## PROBLEM TO SOLVE
Work out how many lines in the records contain the word "total", and give that number alone.

## RECORD SET
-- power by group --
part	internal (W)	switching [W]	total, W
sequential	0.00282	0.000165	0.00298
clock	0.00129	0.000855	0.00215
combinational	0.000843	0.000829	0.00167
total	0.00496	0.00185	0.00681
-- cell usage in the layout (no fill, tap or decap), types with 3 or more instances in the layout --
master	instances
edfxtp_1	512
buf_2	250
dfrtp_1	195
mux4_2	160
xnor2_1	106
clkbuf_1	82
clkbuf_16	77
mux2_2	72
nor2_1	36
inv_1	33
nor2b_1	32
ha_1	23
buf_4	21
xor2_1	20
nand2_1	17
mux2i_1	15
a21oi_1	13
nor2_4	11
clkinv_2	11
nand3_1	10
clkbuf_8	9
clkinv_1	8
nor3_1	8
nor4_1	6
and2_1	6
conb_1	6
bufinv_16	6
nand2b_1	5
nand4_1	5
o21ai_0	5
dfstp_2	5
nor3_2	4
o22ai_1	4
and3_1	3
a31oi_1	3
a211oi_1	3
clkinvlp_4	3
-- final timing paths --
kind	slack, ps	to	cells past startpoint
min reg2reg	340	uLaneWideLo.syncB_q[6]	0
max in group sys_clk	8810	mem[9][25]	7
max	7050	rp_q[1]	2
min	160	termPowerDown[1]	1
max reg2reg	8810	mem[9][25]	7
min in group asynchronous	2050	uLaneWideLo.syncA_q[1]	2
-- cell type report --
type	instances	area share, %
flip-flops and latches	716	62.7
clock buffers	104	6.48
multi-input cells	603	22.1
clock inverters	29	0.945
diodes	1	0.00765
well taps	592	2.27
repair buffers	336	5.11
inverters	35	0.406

## ANSWER BELOW
2